:: Data extract ::
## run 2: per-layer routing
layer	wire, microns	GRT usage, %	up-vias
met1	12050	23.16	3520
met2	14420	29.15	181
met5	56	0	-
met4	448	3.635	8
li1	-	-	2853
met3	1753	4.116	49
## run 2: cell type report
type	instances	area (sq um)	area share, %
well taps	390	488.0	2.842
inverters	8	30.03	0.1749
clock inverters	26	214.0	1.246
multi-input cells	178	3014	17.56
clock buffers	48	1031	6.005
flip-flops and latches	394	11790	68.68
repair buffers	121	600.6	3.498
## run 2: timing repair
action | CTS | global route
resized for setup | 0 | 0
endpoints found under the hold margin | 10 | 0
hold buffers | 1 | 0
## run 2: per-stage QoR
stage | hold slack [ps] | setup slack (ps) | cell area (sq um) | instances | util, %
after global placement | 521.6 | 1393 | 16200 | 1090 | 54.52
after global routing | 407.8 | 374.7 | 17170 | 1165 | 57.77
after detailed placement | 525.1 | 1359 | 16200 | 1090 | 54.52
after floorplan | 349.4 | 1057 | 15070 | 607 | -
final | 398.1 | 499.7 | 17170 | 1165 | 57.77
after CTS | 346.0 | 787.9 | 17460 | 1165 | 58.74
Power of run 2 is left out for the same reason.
:::
:: Data extract ::
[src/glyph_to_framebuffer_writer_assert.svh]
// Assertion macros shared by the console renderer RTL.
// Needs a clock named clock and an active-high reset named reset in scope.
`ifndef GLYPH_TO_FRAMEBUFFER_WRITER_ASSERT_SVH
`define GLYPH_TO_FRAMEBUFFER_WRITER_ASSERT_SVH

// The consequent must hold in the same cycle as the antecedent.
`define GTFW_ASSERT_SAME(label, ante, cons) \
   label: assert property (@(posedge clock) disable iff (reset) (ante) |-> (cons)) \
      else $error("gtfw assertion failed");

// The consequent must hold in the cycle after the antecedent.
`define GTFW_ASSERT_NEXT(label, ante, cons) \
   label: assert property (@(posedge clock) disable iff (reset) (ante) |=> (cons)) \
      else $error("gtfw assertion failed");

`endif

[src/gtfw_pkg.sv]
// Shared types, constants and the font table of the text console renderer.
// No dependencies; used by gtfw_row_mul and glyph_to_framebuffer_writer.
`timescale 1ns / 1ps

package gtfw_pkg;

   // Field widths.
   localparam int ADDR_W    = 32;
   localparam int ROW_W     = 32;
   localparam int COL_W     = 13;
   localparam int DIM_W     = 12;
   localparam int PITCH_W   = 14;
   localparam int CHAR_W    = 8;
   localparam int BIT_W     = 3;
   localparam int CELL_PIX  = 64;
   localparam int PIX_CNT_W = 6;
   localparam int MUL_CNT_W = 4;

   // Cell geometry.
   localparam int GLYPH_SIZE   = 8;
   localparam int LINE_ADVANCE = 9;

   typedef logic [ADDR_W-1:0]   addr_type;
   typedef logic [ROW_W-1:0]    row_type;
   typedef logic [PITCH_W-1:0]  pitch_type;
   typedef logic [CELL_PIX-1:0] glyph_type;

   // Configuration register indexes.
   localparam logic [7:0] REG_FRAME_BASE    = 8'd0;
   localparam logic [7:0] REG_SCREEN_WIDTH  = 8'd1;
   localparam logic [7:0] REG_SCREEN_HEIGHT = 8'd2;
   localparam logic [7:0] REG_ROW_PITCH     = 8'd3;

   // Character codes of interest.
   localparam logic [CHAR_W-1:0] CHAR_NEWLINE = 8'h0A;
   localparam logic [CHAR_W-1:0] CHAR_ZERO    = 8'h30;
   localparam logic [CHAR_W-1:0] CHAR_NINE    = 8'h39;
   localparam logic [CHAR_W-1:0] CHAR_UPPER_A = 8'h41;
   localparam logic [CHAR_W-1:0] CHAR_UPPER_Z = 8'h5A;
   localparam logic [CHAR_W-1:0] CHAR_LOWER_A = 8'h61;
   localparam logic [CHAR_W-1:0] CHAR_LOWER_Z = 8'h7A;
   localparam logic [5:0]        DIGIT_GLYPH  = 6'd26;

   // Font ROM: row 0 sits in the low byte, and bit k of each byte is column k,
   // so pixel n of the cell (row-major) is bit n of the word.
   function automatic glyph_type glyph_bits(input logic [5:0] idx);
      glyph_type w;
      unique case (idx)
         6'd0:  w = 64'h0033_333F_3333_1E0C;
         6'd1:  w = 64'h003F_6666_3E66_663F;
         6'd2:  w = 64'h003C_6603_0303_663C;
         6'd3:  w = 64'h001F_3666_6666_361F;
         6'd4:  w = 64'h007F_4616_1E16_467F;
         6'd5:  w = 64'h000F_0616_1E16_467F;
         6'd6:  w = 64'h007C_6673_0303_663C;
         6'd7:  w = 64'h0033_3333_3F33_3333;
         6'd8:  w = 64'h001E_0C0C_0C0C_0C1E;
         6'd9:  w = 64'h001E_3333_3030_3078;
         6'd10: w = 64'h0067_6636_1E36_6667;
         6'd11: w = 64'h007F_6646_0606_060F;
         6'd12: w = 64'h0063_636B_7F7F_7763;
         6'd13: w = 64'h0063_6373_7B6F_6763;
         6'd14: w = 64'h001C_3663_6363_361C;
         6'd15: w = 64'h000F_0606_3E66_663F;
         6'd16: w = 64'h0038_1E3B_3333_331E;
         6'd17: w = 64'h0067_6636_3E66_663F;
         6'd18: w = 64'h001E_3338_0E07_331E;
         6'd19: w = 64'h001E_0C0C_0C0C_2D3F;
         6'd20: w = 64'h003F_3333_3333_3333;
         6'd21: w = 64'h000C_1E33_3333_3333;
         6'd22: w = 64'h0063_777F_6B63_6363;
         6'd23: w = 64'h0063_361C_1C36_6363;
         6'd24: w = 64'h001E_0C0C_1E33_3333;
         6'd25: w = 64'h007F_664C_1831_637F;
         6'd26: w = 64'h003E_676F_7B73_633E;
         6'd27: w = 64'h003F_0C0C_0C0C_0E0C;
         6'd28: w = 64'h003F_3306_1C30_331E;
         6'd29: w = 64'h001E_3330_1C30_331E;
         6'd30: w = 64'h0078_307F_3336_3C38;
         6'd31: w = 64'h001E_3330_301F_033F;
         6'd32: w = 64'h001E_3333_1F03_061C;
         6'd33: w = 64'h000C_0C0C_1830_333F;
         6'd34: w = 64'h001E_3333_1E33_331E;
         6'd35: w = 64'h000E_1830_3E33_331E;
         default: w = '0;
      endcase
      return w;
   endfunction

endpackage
:::
The lines above from the one with "final | 398.1 | 499.7 | 17170 | 1165 | 57.77" through the one with "Power of run" are to be duplicated exactly, ends included, with nothing added.

final | 398.1 | 499.7 | 17170 | 1165 | 57.77
after CTS | 346.0 | 787.9 | 17460 | 1165 | 58.74
Power of run 2 is left out for the same reason.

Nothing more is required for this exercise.